Task brief:
Report each line from the records where the string "hFFFF" turns up.

(Data items)
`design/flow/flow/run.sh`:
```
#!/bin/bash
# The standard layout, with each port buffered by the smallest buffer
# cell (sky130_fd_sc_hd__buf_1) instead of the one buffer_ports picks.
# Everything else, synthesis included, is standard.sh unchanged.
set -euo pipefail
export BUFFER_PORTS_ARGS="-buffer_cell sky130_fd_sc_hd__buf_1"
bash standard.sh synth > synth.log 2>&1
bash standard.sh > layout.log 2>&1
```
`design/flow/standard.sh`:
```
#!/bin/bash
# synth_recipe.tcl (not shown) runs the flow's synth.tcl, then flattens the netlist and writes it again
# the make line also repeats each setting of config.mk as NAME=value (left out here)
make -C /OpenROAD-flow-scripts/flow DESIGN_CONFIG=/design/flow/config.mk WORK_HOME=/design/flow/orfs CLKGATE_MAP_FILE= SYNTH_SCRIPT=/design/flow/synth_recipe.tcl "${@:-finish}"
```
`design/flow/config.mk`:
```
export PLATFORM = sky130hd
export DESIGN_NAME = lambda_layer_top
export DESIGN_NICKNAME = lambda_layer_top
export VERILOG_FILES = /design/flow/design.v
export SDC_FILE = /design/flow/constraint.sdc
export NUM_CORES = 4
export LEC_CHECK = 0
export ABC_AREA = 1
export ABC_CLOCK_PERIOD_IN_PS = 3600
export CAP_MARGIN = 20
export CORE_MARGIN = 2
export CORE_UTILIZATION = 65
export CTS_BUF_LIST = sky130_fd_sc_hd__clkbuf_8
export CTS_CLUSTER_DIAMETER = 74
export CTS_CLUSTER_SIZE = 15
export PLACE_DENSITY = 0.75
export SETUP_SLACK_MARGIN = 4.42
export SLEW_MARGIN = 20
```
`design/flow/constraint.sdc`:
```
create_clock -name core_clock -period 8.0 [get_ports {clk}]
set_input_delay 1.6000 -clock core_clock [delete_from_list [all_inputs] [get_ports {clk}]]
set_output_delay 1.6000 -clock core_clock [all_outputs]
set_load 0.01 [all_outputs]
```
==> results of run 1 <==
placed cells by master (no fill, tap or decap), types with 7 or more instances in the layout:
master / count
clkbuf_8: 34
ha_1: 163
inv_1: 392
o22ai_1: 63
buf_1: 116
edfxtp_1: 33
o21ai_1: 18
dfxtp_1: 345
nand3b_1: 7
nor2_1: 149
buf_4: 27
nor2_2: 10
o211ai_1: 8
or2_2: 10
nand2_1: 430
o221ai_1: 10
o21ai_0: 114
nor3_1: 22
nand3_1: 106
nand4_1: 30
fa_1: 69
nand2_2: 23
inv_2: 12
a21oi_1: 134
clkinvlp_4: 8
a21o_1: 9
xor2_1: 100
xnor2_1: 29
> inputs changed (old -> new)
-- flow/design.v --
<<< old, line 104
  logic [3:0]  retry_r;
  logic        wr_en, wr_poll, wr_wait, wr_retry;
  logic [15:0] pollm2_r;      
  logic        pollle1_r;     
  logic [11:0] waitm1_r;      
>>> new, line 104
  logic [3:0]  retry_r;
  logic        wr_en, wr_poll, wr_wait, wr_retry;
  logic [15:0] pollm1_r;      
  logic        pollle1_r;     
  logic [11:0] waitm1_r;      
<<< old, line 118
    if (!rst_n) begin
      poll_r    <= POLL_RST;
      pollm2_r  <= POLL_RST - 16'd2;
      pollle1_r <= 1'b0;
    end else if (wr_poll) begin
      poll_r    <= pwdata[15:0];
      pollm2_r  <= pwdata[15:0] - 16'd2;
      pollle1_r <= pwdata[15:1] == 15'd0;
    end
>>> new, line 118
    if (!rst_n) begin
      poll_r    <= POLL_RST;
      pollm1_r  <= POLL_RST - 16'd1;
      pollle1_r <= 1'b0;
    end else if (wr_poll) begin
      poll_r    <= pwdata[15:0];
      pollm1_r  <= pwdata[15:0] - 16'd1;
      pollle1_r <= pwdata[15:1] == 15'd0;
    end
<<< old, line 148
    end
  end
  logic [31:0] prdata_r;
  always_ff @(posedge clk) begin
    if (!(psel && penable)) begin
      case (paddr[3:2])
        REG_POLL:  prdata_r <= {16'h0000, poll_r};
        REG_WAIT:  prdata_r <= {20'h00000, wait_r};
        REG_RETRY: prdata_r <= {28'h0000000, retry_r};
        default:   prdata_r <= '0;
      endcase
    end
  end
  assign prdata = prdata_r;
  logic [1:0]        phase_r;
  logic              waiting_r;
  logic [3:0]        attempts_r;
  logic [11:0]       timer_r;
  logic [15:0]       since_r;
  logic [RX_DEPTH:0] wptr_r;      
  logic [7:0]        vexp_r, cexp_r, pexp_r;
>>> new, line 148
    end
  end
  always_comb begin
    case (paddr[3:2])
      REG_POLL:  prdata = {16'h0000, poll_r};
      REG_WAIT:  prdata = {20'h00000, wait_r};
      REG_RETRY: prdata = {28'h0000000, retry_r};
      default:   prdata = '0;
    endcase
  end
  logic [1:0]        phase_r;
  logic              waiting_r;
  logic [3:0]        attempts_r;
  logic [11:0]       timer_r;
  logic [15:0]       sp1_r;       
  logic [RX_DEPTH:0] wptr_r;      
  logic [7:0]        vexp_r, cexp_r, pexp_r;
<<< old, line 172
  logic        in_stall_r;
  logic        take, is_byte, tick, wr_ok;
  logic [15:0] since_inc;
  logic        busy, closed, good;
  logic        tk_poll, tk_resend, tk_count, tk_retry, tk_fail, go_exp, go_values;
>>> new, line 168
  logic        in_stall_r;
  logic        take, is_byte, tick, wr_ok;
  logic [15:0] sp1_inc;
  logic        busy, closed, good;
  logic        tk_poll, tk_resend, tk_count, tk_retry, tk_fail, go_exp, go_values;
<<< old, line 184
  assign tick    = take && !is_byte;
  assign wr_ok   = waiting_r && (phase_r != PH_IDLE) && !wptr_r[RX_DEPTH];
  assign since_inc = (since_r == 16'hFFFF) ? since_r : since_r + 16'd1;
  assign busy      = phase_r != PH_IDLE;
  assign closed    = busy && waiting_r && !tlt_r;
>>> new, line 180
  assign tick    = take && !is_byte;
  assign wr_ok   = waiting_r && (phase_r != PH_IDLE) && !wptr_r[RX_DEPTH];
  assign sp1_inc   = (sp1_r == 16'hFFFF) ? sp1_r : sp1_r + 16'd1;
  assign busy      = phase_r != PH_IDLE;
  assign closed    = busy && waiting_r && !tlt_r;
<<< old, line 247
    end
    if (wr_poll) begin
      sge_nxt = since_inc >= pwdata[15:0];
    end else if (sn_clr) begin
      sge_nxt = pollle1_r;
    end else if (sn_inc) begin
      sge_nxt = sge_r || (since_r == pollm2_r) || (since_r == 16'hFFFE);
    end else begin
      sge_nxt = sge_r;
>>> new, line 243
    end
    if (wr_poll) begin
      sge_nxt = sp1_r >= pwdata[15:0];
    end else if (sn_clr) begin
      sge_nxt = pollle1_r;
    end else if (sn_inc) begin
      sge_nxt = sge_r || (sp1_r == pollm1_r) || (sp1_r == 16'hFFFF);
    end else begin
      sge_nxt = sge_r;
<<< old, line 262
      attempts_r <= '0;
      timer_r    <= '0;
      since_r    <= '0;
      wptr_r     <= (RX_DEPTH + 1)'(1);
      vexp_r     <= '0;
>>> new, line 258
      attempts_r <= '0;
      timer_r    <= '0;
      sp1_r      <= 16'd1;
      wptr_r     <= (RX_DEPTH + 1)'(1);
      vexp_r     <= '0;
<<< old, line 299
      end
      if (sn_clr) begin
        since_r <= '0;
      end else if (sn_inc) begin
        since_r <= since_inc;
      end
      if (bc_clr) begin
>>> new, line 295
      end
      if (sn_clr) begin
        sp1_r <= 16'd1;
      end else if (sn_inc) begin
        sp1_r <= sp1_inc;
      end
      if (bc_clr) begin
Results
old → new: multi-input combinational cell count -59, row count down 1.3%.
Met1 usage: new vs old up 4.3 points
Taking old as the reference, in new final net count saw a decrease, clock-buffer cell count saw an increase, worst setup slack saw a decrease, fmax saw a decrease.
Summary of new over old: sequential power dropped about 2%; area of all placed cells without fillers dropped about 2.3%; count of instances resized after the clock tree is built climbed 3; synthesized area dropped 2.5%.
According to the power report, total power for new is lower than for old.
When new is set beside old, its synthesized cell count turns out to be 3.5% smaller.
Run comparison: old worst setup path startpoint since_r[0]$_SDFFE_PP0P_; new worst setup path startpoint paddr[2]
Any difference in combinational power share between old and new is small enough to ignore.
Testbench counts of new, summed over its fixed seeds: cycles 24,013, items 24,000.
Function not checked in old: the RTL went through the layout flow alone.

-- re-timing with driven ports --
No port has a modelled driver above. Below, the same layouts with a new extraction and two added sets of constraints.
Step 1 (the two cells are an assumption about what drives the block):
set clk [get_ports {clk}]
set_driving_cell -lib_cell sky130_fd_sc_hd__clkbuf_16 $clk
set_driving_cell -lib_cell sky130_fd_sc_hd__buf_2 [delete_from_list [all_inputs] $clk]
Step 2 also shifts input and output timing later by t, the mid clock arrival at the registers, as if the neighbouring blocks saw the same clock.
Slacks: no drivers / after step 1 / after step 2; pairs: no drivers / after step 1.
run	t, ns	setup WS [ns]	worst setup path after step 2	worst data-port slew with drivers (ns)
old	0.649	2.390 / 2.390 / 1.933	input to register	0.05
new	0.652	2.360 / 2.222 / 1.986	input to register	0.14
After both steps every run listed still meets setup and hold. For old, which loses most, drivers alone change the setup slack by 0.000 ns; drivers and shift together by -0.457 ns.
Source: an optimization exercise on an open RTL-to-GDS flow (aim: small area, a short achievable clock period and few clock cycles per item). Production flows keep margins and buffers that such runs may drop.
At most, simulation tests tie the RTL to the original design; equivalence was not proved.
Power and IR drop assume default switching activity.

==> flow/design.v <==
`default_nettype none
package aes_pkg;
  localparam logic [7:0] RCON_INIT = 8'h01;
  localparam logic [2047:0] SBOX_TBL = {
    128'h637c777bf26b6fc53001672bfed7ab76,
    128'hca82c97dfa5947f0add4a2af9ca472c0,
    128'hb7fd9326363ff7cc34a5e5f171d83115,
    128'h04c723c31896059a071280e2eb27b275,
    128'h09832c1a1b6e5aa0523bd6b329e32f84,
    128'h53d100ed20fcb15b6acbbe394a4c58cf,
    128'hd0efaafb434d338545f9027f503c9fa8,
    128'h51a3408f929d38f5bcb6da2110fff3d2,
    128'hcd0c13ec5f974417c4a77e3d645d1973,
    128'h60814fdc222a908846eeb814de5e0bdb,
    128'he0323a0a4906245cc2d3ac629195e479,
    128'he7c8376d8dd54ea96c56f4ea657aae08,
    128'hba78252e1ca6b4c6e8dd741f4bbd8b8a,
    128'h703eb5664803f60e613557b986c11d9e,
    128'he1f8981169d98e949b1e87e9ce5528df,
    128'h8ca1890dbfe6426841992d0fb054bb16
  };
  typedef enum logic [1:0] {
    IDLE  = 2'd0,
    GEN   = 2'd1,
    DRAIN = 2'd2
  } state_t;
  function automatic logic [7:0] sbox(input logic [7:0] b);
    logic [10:0] idx;
    idx = {~b, 3'b000};
    sbox = SBOX_TBL[idx +: 8];
  endfunction
  function automatic logic [7:0] xtime(input logic [7:0] b);
    xtime = {b[6:0], 1'b0} ^ (b[7] ? 8'h1b : 8'h00);
  endfunction
  function automatic int nr_from_nk(input int nk);
    nr_from_nk = nk + 6;
  endfunction
endpackage
`default_nettype wire
`default_nettype none
module aes_subword
(
  input  logic [31:0] i_word,
  output logic [31:0] o_word
);
  for (genvar b = 0; b < 4; b++) begin : g_byte
    logic [7:0] w_lo, w_hi;
    assign w_lo = aes_pkg::sbox({1'b0, i_word[8*b +: 7]});
    assign w_hi = aes_pkg::sbox({1'b1, i_word[8*b +: 7]});
    assign o_word[8*b +: 8] = i_word[8*b+7] ? w_hi : w_lo;
  end
endmodule
`default_nettype wire
`default_nettype none
module aes_key_expand (
  input  logic         clk,
  input  logic         reset,
  input  logic         start,
  input  logic [255:0] key_in,
  output logic         busy,
  output logic         rk_valid,
  input  logic         rk_ready,
  output logic [3:0]   rk_round,
  output logic [31:0]  k0_out,
  output logic [31:0]  k1_out,
  output logic [31:0]  k2_out,
  output logic [31:0]  k3_out,
  output logic         done
);
  logic [127:0] r_a, r_b;
  logic [3:0]   r_rnd;
  logic         r_busy, r_done;
  logic [31:0]  w_sub, w_temp;
  logic [7:0]   w_rcon;
  logic [31:0]  a0, a1, a2, a3;
  logic         w_adv, w_sel_load, w_sel_adv, w_sel_hold;
  logic [127:0] w_pre, w_base, w_next;
  assign a0 = r_a[127:96];
  assign a1 = r_a[95:64];
  assign a2 = r_a[63:32];
  assign a3 = r_a[31:0];
  aes_subword u_subword (
    .i_word (r_b[31:0]),
    .o_word (w_sub)
  );
  assign w_rcon = r_rnd[0] ? 8'h00 : (8'h01 << r_rnd[3:1]);
  assign w_adv = r_busy && rk_ready;
  assign w_temp = (w_adv && !r_rnd[0]) ? {w_sub[23:0], w_sub[31:24]}
                : (w_adv &&  r_rnd[0]) ? w_sub
                : 32'h0;
  assign w_pre[127:96] = a0 ^ {w_rcon, 24'h0};
  assign w_pre[95:64]  = a0 ^ a1 ^ {w_rcon, 24'h0};
  assign w_pre[63:32]  = a0 ^ a1 ^ a2 ^ {w_rcon, 24'h0};
  assign w_pre[31:0]   = a0 ^ a1 ^ a2 ^ a3 ^ {w_rcon, 24'h0};
  assign w_sel_load = !r_busy;
  assign w_sel_adv  = r_busy && rk_ready;
  assign w_sel_hold = r_busy && !rk_ready;
  assign w_base = ({128{w_sel_load}} & key_in[127:0])
                | ({128{w_sel_adv}}  & w_pre)
                | ({128{w_sel_hold}} & r_b);
  assign w_next = w_base ^ {4{w_temp}};
  always_ff @(posedge clk) begin
    r_a <= ({128{w_sel_load}} & key_in[255:128])
         | ({128{w_sel_adv}}  & r_b)
         | ({128{w_sel_hold}} & r_a);
    r_b <= w_next;
  end
  always_ff @(posedge clk) begin
    if (reset) begin
      r_busy <= 1'b0;
      r_done <= 1'b0;
      r_rnd  <= '0;
    end else begin
      r_done <= 1'b0;
      if (!r_busy) begin
        r_rnd <= '0;
        if (start)
          r_busy <= 1'b1;
      end else if (rk_ready) begin
        r_rnd <= r_rnd + 4'd1;
        if (r_rnd == 4'd14) begin
          r_busy <= 1'b0;
          r_done <= 1'b1;
        end
      end
    end
  end
  assign busy     = r_busy;
  assign rk_valid = r_busy;
  assign rk_round = r_rnd;
  assign k0_out   = a0;
  assign k1_out   = a1;
  assign k2_out   = a2;
  assign k3_out   = a3;
  assign done     = r_done;
endmodule
`default_nettype wire
`default_nettype none
module aes256_key_expand (
  input  logic         clk,
  input  logic         reset,
  input  logic         start,
  input  logic [255:0] key_in,
  output logic         busy,
  output logic         rk_valid,
  input  logic         rk_ready,
  output logic [3:0]   rk_round,
  output logic [31:0]  k0_out,
  output logic [31:0]  k1_out,
  output logic [31:0]  k2_out,
  output logic [31:0]  k3_out,
  output logic         done
);
  aes_key_expand u_core (
    .clk      (clk),
    .reset    (reset),
    .start    (start),
    .key_in   (key_in),
    .busy     (busy),
    .rk_valid (rk_valid),
    .rk_ready (rk_ready),
    .rk_round (rk_round),
    .k0_out   (k0_out),
    .k1_out   (k1_out),
    .k2_out   (k2_out),
    .k3_out   (k3_out),
    .done     (done)
  );
endmodule
`default_nettype wire
==> flow/config.mk <==
export PLATFORM = sky130hd
export DESIGN_NAME = aes256_key_expand
export DESIGN_NICKNAME = aes256_key_expand
export VERILOG_FILES = /design/flow/design.v
export SDC_FILE = /design/flow/constraint.sdc
export NUM_CORES = 4
export LEC_CHECK = 0
export CAP_MARGIN = 20
export CORE_MARGIN = 2
export CORE_UTILIZATION = 40
export PLACE_DENSITY = 0.6
export SETUP_SLACK_MARGIN = 3.5
export SLEW_MARGIN = 20
export TNS_END_PERCENT = 0
==> flow/constraint.sdc <==
create_clock -name core_clock -period 6.0 [get_ports {clk}]
set_input_delay 1.2000 -clock core_clock [delete_from_list [all_inputs] [get_ports {clk}]]
set_output_delay 1.2000 -clock core_clock [all_outputs]
set_load 0.01 [all_outputs]
standard.sh (not shown) runs the stock make flow with config.mk's settings and CLKGATE_MAP_FILE= SYNTH_SCRIPT=/design/flow/synth_recipe.tcl, a recipe that flattens the netlist after the stock synthesis.
==> flow/flow/run.sh <==
#!/bin/bash
# Layout flow: the standard ORFS flow with two changes.
#  - Synthesis runs flow/my_synth.tcl: the standard synthesis script with a
#    different ABC mapping script (flow/my_abc.script) and without Yosys's
#    half/full-adder extraction. The registers come from the same Yosys
#    passes as in the standard synthesis.
#  - Every input and output port still gets its own buffer, but buffer_ports
#    is told to use the plain buf_1 cell instead of the delay cells it picks
#    by itself.
# ORFS writes each step's full log under orfs/logs; make's own output goes to
# flow_orfs.log in this folder.
set -euo pipefail
here=$(pwd)
bash standard.sh \
  SYNTH_SCRIPT="$here/flow/my_synth.tcl" \
  BUFFER_PORTS_ARGS="-buffer_cell sky130_fd_sc_hd__buf_1" \
  finish > "$here/flow_orfs.log" 2>&1
==> flow/flow/my_abc.script <==
strash
dc2
dch
map -D 1200
topo
stime -c
buffer -c
upsize -c
dnsize -c
==> flow/flow/my_synth.tcl <==
set my_abc_script [file join [file dirname [file normalize [info script]]] my_abc.script]
proc synth {args} { yosys synth -nofsm -noshare {*}$args }
proc extract_fa {args} { puts "my_synth: extract_fa skipped" }
proc abc {args} {
  set i [lsearch -exact $args -script]
  if {$i >= 0} { lset args [expr {$i + 1}] $::my_abc_script }
  yosys abc {*}$args
}
source $::env(SCRIPTS_DIR)/synth.tcl
# left out here: clear keep_hierarchy, flatten, clean up, hide names made inside functions, write 1_2_yosys.v
Change:
--- a/flow/design.v
+++ b/flow/design.v
@@ -41,16 +41,13 @@
 module aes_subword
 (
   input  logic [31:0] i_word,
   output logic [31:0] o_word
 );
   for (genvar b = 0; b < 4; b++) begin : g_byte
-    logic [7:0] w_lo, w_hi;
-    assign w_lo = aes_pkg::sbox({1'b0, i_word[8*b +: 7]});
-    assign w_hi = aes_pkg::sbox({1'b1, i_word[8*b +: 7]});
-    assign o_word[8*b +: 8] = i_word[8*b+7] ? w_hi : w_lo;
+    assign o_word[8*b +: 8] = aes_pkg::sbox(i_word[8*b +: 8]);
   end
 endmodule
 `default_nettype wire
 `default_nettype none
 module aes_key_expand (
   input  logic         clk,
=>
- setup slack gets better by 130 ps
- power goes up by about 2.6%
- cell area falls by about 1.1%
- synthesized cell count went up by about 1.2%
- sequential share of layout area rose by 0.16 points
- combinational power rose by about 4.4%
- die area increases by about 1.7%
- global-route usage is lower by 2.5 points
- clock-buffer cell count goes up by 4
- non-clock buffer count goes down by 30
- critical path depth increases by 1
- area after synthesis climbs by 1.7%
- wire length is lower by about 1.4%
- first-iteration DRC count goes up by about 2.3%
Testbench counts after the change, summed over its fixed seeds: cycles 3,072, keys 192.
Only the layout flow was run in the first run of this note; the RTL was not checked for function there.

[port drivers added, routing unchanged]
No port has a modelled driver above. Below, the same layouts with a new extraction and two added sets of constraints.
Step 1 assumes that a clkbuf_16 drives the clock port and a buf_2 every other input.
Step 2 adds t to the input delays and takes it off the output delays; t is the mean of the earliest and latest rising clock arrival at the registers after step 1. Input paths then give back, and output paths get back, about the clock's delay inside the block.
Three values: ideal, step 1, step 2; two values: the first two.
run | t (ns) | slack for setup (ns) | hold WS [ns] | worst register clock-pin slew, ns
the first run | 0.680 | 3.329 / 3.329 / 2.856 | 0.452 / 0.452 / 0.452 | 0.08 / 0.08
the second run | 0.613 | 3.454 / 3.428 / 2.889 | 0.436 / 0.436 / 0.436 | 0.06 / 0.06
After both steps setup and hold are still met in every run listed. For the second run, which loses most, drivers alone change the setup slack by -0.026 ns; drivers and shift together by -0.565 ns.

Response below:
  assign since_inc = (since_r == 16'hFFFF) ? since_r : since_r + 16'd1;
  assign sp1_inc   = (sp1_r == 16'hFFFF) ? sp1_r : sp1_r + 16'd1;
      sge_nxt = sge_r || (sp1_r == pollm1_r) || (sp1_r == 16'hFFFF);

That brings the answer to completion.